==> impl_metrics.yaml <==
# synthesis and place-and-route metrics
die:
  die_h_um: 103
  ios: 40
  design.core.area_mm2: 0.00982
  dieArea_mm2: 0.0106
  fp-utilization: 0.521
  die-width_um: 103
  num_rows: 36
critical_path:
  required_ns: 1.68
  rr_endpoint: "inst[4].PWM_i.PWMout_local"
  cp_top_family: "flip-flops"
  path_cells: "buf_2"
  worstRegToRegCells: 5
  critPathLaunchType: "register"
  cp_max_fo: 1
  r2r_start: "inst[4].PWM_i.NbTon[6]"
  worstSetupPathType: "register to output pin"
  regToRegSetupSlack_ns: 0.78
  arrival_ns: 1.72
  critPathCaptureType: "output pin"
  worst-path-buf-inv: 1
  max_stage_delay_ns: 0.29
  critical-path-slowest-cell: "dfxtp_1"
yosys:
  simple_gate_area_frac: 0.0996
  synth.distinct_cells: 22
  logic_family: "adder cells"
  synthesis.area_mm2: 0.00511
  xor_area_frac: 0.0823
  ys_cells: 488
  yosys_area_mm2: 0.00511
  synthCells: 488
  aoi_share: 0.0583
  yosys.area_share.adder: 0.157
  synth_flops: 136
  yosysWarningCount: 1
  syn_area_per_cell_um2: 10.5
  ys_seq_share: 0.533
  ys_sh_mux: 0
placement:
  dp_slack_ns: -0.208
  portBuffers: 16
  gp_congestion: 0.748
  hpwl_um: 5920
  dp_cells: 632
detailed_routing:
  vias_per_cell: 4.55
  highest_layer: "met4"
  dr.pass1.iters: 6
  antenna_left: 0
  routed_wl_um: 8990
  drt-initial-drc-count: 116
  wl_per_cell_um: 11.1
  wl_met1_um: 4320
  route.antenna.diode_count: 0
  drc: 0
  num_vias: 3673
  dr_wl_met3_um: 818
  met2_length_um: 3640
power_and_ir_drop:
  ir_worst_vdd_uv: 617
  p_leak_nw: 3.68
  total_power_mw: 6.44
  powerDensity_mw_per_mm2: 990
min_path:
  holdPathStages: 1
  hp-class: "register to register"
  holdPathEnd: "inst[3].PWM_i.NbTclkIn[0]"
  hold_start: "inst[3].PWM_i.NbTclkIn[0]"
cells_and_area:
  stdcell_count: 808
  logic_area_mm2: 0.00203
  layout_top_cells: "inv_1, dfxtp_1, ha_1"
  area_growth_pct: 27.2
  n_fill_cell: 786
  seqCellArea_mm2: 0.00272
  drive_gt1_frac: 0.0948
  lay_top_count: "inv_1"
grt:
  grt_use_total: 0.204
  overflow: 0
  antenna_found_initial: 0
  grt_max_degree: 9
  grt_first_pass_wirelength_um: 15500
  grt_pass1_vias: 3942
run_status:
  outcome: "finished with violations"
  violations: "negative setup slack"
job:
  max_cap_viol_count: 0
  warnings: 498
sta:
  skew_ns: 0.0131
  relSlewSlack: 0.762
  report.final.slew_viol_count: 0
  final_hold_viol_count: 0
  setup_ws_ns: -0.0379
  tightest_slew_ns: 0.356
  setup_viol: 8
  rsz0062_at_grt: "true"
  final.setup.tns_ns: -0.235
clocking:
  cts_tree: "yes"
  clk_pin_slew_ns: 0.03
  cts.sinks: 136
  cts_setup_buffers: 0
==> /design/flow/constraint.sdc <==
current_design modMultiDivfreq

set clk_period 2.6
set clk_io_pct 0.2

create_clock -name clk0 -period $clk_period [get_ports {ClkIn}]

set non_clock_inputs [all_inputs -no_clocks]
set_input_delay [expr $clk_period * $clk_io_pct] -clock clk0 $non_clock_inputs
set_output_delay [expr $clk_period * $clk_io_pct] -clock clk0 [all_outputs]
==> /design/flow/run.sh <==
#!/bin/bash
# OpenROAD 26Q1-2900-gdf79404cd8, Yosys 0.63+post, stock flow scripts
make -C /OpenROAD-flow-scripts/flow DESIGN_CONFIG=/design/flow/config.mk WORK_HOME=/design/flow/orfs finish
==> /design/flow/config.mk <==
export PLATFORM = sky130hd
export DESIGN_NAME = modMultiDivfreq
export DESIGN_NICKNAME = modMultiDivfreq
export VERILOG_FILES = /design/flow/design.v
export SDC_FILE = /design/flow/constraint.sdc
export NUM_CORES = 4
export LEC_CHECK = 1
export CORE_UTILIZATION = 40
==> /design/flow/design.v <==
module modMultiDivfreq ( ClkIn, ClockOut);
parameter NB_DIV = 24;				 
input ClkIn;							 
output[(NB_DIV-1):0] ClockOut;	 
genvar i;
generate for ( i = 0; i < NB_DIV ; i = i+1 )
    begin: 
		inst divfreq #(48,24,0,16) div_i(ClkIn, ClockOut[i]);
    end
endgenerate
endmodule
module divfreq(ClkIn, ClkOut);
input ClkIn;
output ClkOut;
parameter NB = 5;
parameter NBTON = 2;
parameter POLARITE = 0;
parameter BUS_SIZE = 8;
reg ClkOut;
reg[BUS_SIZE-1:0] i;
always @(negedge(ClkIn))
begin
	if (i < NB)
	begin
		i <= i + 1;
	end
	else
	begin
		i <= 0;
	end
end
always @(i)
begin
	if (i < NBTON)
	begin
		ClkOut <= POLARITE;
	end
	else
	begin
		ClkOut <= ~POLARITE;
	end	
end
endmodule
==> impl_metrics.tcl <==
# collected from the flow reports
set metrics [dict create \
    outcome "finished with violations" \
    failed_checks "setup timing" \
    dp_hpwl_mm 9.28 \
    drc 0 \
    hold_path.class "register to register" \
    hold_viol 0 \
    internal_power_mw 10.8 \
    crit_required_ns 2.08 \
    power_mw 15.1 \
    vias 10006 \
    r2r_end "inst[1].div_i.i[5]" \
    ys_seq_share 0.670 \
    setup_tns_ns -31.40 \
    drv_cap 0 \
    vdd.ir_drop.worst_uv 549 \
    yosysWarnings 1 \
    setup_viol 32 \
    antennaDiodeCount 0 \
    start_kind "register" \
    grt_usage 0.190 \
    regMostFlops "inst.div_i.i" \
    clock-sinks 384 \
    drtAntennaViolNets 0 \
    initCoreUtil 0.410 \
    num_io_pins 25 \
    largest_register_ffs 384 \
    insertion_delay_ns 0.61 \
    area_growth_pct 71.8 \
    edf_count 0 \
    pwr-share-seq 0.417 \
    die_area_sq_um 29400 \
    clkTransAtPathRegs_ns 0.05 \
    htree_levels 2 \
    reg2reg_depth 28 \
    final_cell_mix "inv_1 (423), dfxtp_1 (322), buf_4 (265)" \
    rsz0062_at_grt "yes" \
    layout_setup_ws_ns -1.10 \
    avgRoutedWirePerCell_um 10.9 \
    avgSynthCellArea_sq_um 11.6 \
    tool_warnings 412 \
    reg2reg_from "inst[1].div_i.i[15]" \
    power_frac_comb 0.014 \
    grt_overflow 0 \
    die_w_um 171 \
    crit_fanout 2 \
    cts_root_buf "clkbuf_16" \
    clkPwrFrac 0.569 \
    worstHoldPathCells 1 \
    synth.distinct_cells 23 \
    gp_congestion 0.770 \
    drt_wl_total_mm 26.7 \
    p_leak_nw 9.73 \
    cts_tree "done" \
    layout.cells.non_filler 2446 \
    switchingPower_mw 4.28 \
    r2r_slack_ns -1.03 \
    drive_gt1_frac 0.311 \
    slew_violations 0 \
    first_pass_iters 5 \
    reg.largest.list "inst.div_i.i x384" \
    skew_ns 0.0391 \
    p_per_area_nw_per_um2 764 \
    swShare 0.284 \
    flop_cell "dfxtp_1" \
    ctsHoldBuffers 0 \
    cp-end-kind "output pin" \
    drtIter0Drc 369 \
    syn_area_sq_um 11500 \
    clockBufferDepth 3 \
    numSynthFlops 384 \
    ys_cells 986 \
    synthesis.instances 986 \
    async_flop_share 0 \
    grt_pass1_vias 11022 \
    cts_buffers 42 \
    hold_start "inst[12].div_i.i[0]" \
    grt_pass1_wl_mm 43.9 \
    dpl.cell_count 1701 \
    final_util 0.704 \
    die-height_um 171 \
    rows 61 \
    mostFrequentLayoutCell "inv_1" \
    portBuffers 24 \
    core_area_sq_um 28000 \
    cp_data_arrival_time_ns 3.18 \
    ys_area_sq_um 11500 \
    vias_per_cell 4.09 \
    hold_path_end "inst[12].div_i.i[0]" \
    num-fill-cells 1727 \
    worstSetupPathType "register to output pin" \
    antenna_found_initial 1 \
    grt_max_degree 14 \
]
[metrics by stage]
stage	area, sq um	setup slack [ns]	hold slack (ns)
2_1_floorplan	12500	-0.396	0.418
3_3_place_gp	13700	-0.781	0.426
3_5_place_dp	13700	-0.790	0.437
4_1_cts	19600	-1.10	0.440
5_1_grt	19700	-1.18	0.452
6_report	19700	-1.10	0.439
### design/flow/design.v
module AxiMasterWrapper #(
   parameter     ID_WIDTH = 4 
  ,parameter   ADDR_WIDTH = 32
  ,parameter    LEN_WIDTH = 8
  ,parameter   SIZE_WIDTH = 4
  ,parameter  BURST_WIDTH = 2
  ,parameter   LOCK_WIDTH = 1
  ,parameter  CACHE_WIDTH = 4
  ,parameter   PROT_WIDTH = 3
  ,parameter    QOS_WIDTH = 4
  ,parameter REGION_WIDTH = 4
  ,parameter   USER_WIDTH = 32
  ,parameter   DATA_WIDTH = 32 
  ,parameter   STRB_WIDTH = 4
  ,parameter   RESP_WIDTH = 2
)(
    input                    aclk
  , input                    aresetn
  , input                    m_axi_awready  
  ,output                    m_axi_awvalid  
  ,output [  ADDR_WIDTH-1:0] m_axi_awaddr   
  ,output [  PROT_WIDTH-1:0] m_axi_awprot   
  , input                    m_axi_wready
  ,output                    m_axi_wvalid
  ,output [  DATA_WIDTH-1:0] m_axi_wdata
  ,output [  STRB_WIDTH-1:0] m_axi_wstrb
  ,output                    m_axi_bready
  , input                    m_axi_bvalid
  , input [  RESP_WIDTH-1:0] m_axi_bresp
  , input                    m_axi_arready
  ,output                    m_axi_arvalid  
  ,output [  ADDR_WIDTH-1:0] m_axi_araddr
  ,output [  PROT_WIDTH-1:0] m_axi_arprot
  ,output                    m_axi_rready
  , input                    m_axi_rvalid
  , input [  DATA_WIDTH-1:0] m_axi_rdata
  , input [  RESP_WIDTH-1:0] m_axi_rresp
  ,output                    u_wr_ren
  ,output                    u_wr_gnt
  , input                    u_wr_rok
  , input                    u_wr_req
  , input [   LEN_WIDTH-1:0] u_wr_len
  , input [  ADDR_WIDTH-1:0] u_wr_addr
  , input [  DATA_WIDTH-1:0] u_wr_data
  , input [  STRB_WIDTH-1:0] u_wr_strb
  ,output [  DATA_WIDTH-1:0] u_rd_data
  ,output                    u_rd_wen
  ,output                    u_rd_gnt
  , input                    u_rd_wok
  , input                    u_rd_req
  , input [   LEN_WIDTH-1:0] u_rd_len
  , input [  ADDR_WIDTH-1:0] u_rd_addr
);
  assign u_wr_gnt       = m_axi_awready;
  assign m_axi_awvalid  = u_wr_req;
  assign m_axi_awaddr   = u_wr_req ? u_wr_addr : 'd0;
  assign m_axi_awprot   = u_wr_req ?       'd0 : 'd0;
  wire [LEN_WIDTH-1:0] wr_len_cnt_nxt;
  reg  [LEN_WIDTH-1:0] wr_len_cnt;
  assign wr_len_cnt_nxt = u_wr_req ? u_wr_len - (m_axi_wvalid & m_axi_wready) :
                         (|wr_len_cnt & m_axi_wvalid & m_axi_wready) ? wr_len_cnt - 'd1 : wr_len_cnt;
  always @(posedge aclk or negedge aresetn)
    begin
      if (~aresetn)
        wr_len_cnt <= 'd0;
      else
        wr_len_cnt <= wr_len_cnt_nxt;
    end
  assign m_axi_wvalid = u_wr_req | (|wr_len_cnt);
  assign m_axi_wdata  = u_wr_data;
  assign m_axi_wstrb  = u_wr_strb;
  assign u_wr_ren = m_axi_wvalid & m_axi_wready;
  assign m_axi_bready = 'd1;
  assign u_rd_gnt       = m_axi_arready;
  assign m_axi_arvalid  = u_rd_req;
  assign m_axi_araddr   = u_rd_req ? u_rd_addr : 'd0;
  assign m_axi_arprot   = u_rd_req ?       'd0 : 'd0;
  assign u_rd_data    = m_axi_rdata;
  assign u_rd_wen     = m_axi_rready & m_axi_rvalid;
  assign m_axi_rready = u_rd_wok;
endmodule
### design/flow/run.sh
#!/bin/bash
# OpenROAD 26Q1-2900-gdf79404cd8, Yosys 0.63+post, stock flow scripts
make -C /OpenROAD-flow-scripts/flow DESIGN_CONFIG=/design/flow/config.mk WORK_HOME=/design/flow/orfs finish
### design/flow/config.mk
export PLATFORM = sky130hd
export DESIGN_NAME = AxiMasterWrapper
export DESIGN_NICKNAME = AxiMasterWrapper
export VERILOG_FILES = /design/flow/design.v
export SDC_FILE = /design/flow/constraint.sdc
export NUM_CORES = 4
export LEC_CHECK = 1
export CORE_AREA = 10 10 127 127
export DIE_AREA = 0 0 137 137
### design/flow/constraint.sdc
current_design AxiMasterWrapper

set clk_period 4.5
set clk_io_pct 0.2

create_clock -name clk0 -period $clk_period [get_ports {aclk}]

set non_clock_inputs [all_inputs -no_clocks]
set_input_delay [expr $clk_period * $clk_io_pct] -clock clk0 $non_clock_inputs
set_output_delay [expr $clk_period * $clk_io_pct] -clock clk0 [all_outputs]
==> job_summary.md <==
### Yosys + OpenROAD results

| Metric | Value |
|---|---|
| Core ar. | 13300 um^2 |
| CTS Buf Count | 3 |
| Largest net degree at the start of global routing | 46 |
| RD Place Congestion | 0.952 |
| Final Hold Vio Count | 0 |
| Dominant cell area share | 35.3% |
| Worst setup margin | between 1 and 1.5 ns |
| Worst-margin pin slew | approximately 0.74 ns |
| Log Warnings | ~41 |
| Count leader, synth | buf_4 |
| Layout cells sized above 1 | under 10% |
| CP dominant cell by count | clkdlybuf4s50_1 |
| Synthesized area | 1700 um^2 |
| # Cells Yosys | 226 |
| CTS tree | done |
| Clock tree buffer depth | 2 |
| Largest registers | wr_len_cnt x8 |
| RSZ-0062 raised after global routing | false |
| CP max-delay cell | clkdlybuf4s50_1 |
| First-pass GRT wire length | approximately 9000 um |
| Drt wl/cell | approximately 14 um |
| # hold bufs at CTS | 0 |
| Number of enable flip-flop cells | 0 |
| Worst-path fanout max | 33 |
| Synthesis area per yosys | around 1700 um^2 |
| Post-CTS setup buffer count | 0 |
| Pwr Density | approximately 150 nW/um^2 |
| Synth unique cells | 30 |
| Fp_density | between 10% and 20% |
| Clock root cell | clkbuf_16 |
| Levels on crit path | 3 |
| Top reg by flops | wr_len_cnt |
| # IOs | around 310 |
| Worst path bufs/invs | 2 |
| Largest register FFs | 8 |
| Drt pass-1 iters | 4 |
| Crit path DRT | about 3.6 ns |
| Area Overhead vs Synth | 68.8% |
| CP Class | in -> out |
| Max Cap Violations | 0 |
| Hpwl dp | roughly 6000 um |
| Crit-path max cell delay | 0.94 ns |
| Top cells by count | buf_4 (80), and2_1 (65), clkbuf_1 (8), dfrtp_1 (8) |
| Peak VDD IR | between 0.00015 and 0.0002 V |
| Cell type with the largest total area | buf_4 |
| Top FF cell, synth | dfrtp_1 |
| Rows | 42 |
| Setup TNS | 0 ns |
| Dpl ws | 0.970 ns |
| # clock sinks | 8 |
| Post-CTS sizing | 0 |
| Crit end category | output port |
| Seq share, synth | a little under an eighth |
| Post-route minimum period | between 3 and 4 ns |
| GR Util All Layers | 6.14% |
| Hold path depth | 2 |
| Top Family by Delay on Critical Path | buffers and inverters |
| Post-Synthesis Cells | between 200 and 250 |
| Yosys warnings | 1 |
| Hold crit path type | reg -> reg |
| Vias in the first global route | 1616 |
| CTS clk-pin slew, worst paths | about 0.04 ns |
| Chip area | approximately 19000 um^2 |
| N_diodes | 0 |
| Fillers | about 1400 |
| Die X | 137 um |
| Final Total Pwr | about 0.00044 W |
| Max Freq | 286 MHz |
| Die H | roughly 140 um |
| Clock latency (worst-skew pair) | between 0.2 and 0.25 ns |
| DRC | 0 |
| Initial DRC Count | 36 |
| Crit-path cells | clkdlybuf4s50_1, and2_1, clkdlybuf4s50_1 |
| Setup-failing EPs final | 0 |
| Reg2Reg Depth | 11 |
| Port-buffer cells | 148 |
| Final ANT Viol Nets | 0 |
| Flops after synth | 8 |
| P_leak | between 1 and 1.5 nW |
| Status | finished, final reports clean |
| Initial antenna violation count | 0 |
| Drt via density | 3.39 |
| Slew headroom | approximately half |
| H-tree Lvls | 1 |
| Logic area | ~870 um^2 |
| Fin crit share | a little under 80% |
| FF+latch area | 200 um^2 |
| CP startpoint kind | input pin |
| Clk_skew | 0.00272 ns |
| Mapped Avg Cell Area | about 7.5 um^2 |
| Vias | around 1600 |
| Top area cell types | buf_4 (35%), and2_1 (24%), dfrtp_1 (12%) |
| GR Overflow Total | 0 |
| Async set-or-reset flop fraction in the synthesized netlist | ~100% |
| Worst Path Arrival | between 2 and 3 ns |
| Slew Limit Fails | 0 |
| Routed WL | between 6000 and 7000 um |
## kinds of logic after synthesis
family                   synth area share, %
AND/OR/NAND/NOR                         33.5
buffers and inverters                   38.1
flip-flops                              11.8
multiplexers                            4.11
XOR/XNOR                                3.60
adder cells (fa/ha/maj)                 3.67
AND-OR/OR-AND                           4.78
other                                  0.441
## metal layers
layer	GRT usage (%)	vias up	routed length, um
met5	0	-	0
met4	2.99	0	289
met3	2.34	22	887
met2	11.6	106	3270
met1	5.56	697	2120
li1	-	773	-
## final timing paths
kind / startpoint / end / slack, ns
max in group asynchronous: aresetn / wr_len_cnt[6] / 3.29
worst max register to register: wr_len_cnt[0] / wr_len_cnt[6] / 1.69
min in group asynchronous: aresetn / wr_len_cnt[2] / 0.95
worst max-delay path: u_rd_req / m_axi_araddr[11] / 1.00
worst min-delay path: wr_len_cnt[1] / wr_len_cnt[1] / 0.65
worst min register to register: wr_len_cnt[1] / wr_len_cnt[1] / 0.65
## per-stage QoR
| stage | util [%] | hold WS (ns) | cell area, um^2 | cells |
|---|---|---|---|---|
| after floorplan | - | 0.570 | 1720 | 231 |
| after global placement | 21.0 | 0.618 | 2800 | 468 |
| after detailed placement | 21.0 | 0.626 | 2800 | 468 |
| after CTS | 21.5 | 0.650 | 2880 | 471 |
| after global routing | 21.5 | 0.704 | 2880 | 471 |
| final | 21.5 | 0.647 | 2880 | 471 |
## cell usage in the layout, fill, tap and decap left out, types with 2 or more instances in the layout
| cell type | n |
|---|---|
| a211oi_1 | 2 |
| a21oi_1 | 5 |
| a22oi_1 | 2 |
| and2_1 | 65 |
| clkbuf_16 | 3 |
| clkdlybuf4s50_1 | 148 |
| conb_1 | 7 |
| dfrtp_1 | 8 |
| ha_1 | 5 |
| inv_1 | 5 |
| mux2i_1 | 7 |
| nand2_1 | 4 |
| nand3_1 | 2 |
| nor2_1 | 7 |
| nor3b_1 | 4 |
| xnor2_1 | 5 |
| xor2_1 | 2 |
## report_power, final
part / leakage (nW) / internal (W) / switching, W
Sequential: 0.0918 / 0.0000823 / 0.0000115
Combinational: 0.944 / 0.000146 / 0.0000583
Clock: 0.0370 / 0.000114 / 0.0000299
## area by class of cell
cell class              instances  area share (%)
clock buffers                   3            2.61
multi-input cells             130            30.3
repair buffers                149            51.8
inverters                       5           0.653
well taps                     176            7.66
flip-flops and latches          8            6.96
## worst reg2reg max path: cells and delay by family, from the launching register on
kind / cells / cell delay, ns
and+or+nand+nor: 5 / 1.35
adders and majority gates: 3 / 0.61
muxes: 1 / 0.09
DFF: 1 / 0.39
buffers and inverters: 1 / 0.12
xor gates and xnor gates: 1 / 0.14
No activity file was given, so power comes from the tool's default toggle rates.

** EXERCISE BRIEF **
Write out a verbatim copy of the data, beginning with its first line and ending with the line that contains "routed_wl_um: 8990".

** ANSWER FOR THIS EXERCISE **
==> impl_metrics.yaml <==
# synthesis and place-and-route metrics
die:
  die_h_um: 103
  ios: 40
  design.core.area_mm2: 0.00982
  dieArea_mm2: 0.0106
  fp-utilization: 0.521
  die-width_um: 103
  num_rows: 36
critical_path:
  required_ns: 1.68
  rr_endpoint: "inst[4].PWM_i.PWMout_local"
  cp_top_family: "flip-flops"
  path_cells: "buf_2"
  worstRegToRegCells: 5
  critPathLaunchType: "register"
  cp_max_fo: 1
  r2r_start: "inst[4].PWM_i.NbTon[6]"
  worstSetupPathType: "register to output pin"
  regToRegSetupSlack_ns: 0.78
  arrival_ns: 1.72
  critPathCaptureType: "output pin"
  worst-path-buf-inv: 1
  max_stage_delay_ns: 0.29
  critical-path-slowest-cell: "dfxtp_1"
yosys:
  simple_gate_area_frac: 0.0996
  synth.distinct_cells: 22
  logic_family: "adder cells"
  synthesis.area_mm2: 0.00511
  xor_area_frac: 0.0823
  ys_cells: 488
  yosys_area_mm2: 0.00511
  synthCells: 488
  aoi_share: 0.0583
  yosys.area_share.adder: 0.157
  synth_flops: 136
  yosysWarningCount: 1
  syn_area_per_cell_um2: 10.5
  ys_seq_share: 0.533
  ys_sh_mux: 0
placement:
  dp_slack_ns: -0.208
  portBuffers: 16
  gp_congestion: 0.748
  hpwl_um: 5920
  dp_cells: 632
detailed_routing:
  vias_per_cell: 4.55
  highest_layer: "met4"
  dr.pass1.iters: 6
  antenna_left: 0
  routed_wl_um: 8990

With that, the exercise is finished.